WHAT THE TASK REQUIRES:
Based on the entries below, how many lines contain the word "asynchronous"? Respond with only the number.

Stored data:
★ ★ ★ ★

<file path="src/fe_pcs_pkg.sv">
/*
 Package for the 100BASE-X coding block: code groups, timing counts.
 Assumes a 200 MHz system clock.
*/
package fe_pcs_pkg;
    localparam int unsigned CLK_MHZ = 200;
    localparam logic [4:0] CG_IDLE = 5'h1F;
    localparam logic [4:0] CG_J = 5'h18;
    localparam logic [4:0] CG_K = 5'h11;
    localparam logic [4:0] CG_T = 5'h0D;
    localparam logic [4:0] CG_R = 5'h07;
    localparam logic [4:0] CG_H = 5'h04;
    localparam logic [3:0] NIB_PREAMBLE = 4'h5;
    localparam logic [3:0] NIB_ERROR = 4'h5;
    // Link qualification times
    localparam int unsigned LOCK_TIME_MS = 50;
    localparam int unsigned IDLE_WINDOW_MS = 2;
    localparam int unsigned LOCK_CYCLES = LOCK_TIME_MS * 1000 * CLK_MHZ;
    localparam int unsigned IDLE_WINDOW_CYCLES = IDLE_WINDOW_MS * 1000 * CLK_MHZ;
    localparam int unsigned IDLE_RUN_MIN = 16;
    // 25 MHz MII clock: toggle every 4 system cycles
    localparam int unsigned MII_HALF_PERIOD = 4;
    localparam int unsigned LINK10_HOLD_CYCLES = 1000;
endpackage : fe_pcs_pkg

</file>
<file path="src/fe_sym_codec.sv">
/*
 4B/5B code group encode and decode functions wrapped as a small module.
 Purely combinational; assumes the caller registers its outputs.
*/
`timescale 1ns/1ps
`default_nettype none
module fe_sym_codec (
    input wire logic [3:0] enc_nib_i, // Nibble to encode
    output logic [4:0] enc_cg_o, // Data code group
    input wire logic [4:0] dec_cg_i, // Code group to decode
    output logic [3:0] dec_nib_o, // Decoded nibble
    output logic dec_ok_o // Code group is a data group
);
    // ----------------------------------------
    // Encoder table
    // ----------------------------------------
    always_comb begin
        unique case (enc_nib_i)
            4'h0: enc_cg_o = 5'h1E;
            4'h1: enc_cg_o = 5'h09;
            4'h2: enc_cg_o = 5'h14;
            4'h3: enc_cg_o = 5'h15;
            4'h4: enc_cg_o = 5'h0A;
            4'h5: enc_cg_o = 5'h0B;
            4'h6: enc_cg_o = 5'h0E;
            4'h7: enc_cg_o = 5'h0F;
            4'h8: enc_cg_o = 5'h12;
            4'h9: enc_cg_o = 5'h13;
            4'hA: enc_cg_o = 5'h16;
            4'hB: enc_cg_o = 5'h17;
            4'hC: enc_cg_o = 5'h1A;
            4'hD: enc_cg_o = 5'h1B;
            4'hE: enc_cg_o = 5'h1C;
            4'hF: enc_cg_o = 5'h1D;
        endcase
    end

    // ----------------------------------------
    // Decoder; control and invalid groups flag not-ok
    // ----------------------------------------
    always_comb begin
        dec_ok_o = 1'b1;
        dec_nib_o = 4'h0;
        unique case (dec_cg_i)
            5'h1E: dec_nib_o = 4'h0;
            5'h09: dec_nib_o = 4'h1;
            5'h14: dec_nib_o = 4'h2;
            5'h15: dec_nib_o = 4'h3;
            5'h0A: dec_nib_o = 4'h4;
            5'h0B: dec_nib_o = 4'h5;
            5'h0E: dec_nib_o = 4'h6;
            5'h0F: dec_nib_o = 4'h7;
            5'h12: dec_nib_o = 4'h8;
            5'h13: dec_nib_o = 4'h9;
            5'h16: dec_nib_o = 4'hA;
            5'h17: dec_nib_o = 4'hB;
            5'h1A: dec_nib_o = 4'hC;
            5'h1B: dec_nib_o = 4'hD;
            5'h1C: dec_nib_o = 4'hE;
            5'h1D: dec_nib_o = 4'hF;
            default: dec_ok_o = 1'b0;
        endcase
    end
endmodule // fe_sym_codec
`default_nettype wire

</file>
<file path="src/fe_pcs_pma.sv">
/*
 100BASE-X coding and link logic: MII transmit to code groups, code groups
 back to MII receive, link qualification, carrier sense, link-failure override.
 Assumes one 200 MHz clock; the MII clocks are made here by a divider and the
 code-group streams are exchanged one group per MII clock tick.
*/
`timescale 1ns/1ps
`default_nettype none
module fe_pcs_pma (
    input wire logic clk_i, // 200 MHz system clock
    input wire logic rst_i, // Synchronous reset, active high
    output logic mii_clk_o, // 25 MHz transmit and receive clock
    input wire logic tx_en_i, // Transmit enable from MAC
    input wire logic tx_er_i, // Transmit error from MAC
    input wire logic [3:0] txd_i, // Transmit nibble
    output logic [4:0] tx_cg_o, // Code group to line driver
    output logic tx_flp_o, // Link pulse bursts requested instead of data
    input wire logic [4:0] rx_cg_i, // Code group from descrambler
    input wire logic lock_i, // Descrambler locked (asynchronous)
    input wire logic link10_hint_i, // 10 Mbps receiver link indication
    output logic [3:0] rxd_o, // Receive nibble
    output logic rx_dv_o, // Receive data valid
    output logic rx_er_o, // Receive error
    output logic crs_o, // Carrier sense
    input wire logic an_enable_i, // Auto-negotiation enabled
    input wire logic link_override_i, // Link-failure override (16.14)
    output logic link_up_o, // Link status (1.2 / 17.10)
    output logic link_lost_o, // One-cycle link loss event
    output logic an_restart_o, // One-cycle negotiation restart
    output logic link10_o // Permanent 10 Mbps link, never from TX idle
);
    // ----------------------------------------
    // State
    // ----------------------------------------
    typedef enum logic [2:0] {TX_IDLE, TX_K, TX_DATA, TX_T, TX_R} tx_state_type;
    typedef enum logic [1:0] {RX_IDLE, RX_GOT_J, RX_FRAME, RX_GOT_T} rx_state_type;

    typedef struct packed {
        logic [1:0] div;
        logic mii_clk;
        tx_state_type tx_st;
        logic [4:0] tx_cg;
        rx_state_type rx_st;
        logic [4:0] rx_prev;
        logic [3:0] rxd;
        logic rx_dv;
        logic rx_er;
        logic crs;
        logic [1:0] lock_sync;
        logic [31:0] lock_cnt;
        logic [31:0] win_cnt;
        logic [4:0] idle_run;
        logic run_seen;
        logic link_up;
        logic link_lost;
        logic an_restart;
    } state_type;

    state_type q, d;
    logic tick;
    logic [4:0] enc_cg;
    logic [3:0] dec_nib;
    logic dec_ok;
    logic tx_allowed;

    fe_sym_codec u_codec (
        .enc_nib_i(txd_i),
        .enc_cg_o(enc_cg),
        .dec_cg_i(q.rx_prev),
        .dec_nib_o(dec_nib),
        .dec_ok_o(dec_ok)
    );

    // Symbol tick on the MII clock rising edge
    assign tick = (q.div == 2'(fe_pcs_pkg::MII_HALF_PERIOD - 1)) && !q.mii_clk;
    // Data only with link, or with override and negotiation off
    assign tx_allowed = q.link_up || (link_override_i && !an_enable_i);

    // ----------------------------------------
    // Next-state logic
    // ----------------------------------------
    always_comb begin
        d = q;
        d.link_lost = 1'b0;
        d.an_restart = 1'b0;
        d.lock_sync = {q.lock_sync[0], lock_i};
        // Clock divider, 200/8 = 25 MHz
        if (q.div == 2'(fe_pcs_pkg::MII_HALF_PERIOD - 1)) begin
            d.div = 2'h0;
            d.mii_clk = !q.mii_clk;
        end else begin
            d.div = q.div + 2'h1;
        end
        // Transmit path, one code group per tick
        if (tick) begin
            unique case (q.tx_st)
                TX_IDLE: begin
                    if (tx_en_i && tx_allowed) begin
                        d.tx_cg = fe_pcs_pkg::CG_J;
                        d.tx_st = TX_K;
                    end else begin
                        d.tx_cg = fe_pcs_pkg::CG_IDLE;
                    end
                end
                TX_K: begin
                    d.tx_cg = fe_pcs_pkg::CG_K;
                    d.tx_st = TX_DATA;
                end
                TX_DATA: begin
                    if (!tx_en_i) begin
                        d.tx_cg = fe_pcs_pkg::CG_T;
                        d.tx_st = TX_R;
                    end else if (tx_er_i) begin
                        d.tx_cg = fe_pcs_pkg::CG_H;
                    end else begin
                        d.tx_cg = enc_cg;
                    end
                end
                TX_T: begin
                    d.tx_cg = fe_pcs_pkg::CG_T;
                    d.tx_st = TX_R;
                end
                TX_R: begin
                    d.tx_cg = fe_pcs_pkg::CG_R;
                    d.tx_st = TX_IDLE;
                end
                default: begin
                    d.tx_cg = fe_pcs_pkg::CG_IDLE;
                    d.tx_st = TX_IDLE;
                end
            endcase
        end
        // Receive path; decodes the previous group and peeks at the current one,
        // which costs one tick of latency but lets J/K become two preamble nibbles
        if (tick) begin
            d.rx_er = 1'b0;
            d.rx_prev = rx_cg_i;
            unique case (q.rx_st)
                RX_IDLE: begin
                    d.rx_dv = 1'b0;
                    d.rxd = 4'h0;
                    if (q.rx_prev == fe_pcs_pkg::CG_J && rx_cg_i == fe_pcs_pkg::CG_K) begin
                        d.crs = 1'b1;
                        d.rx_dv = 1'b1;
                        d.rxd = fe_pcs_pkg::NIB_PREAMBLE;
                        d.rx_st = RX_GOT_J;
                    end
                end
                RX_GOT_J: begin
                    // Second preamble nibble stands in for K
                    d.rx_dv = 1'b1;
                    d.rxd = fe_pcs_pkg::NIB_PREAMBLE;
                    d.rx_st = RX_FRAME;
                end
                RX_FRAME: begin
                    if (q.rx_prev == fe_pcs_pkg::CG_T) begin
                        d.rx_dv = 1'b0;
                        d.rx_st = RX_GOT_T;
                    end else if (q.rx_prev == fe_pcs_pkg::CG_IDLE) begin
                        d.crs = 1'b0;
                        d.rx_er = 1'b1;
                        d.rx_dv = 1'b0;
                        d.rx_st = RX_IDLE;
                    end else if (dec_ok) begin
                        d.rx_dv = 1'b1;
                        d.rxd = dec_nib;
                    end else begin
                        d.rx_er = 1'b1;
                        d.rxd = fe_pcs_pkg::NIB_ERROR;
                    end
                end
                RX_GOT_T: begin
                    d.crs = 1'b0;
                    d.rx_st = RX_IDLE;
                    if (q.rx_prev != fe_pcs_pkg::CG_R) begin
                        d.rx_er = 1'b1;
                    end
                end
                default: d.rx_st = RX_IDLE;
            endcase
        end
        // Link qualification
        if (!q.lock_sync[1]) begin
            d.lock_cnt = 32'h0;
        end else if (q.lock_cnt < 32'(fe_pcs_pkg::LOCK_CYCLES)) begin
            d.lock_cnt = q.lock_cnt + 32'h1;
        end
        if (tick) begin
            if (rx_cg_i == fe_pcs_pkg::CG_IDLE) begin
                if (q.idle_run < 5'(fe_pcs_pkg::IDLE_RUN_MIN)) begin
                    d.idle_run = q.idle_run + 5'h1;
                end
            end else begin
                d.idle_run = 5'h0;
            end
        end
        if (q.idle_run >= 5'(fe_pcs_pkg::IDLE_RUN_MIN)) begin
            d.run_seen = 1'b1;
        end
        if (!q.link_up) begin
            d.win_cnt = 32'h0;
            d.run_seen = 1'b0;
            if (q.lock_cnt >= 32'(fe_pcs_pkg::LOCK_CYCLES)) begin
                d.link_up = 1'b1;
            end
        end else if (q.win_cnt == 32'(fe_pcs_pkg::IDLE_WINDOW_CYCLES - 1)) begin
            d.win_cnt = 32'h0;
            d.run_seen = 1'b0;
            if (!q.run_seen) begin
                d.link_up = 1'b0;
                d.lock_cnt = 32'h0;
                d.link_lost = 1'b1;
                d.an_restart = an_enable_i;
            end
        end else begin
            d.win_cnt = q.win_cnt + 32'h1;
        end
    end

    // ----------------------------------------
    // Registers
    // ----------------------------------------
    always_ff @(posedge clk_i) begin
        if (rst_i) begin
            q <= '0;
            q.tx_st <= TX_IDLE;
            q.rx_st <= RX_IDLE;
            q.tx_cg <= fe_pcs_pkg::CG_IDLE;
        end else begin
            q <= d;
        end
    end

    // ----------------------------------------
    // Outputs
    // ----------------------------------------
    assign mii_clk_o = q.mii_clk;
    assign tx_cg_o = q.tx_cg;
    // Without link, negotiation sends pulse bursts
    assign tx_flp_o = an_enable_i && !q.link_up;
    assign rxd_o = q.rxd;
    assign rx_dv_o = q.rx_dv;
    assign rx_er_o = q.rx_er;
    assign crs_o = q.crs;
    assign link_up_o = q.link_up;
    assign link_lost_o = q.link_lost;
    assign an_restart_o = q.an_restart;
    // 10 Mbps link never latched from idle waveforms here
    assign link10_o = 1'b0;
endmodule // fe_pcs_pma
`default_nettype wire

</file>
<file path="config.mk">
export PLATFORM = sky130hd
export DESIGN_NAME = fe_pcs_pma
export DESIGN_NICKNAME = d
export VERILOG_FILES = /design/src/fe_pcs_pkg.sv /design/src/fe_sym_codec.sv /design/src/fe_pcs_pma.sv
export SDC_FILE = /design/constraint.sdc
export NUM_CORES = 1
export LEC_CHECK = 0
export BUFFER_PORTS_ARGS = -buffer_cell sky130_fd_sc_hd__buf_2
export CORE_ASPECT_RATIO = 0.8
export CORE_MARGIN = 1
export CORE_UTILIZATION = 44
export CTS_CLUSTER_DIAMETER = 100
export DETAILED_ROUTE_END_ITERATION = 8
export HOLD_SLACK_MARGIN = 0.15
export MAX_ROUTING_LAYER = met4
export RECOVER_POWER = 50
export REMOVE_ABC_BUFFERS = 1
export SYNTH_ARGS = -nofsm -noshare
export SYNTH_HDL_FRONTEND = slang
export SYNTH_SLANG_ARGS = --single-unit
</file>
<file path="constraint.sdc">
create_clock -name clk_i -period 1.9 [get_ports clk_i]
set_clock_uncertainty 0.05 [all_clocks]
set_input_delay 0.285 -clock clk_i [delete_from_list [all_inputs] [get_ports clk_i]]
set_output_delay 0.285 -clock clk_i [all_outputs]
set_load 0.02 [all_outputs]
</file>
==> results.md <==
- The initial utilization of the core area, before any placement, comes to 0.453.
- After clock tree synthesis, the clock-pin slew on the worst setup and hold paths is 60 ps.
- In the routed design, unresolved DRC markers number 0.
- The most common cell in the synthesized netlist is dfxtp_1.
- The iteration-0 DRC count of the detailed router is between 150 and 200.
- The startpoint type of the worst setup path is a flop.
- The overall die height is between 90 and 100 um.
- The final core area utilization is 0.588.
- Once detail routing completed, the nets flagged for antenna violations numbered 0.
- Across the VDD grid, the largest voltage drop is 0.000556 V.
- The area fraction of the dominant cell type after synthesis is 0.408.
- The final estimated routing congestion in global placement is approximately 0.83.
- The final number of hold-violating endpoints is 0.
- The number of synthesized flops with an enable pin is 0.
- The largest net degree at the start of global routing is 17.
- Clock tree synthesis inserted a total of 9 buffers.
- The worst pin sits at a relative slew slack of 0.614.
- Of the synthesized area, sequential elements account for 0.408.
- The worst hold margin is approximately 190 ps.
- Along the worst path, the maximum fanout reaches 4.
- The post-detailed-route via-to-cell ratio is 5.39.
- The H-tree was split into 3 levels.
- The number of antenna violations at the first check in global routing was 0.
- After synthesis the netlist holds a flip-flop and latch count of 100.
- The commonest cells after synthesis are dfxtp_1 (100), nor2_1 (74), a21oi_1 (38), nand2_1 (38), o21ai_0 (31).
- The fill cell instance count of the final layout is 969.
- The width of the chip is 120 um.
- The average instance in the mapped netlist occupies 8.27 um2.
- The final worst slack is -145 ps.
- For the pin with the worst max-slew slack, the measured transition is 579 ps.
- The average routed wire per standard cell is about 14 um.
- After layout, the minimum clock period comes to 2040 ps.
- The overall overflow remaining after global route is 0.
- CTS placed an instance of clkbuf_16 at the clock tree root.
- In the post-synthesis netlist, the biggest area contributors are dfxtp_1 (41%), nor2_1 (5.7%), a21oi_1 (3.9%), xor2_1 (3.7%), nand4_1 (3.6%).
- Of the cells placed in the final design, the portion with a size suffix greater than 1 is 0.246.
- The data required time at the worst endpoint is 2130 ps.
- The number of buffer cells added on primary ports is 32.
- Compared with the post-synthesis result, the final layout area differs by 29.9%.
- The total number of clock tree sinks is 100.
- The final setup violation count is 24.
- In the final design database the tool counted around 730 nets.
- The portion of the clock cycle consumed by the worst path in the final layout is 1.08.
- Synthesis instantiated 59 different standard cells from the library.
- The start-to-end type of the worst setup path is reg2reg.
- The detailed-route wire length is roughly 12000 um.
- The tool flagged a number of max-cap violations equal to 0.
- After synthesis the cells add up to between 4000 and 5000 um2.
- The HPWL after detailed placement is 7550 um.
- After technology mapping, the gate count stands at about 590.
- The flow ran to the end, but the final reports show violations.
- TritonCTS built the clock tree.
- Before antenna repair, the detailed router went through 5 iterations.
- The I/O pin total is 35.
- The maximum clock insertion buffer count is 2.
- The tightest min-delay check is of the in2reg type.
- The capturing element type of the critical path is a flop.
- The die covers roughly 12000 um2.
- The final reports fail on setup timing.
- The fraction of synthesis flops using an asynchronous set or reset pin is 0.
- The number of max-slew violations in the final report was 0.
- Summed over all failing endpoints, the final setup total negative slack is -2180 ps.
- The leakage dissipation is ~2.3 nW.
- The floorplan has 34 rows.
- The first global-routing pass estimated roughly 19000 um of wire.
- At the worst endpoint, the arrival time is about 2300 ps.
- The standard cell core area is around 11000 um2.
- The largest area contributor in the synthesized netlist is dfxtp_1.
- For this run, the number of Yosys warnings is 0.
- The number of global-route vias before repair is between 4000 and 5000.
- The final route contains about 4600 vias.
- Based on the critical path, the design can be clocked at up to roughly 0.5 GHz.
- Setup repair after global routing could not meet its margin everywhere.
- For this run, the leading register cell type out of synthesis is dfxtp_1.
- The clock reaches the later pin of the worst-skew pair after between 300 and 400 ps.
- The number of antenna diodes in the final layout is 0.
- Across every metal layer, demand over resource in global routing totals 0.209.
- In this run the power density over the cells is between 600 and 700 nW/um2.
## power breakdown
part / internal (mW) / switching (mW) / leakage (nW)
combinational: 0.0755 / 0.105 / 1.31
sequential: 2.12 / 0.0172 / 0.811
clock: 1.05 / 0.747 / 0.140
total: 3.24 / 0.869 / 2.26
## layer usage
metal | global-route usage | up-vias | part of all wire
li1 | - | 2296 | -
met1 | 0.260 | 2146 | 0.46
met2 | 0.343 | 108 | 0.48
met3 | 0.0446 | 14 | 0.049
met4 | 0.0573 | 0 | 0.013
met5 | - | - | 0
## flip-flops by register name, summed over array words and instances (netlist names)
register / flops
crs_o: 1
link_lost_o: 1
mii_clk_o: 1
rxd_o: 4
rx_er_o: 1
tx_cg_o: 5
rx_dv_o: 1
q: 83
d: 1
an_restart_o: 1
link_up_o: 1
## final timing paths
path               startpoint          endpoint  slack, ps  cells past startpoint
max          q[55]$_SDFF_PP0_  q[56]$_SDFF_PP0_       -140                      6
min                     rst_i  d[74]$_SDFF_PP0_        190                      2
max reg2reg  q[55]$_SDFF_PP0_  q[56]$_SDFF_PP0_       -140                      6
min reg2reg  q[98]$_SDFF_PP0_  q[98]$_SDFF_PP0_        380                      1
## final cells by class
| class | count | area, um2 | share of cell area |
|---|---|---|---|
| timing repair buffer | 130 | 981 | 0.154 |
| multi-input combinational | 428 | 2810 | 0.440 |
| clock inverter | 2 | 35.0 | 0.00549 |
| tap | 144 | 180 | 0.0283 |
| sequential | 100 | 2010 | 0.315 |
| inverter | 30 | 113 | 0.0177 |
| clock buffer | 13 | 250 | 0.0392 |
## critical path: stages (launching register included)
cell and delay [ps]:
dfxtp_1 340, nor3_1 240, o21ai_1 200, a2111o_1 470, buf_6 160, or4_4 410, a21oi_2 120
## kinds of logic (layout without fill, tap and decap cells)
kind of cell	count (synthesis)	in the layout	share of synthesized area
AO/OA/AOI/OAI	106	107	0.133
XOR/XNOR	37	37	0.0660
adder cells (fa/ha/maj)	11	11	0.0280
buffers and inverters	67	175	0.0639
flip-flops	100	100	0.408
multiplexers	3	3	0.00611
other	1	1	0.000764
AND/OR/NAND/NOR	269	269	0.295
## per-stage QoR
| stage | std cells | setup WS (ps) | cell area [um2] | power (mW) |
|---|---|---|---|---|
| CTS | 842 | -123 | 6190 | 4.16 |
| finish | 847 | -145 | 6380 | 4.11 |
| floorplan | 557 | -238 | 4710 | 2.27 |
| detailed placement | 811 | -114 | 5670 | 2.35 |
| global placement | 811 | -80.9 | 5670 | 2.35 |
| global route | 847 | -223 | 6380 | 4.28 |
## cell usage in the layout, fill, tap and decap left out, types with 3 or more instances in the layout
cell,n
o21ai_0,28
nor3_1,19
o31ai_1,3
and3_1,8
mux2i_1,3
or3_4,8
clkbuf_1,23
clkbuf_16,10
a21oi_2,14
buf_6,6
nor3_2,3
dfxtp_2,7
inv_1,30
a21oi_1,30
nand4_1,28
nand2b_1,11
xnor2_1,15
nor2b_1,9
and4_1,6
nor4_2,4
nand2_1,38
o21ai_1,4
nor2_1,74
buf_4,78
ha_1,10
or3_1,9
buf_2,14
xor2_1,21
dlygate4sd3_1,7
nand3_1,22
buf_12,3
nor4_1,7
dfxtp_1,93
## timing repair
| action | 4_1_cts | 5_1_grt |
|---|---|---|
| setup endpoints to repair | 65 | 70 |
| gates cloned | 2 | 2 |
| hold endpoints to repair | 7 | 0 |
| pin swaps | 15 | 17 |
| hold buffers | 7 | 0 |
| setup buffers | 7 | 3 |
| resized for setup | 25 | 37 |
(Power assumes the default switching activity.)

★ ★ ★ ★

EXERCISE ANSWER:
2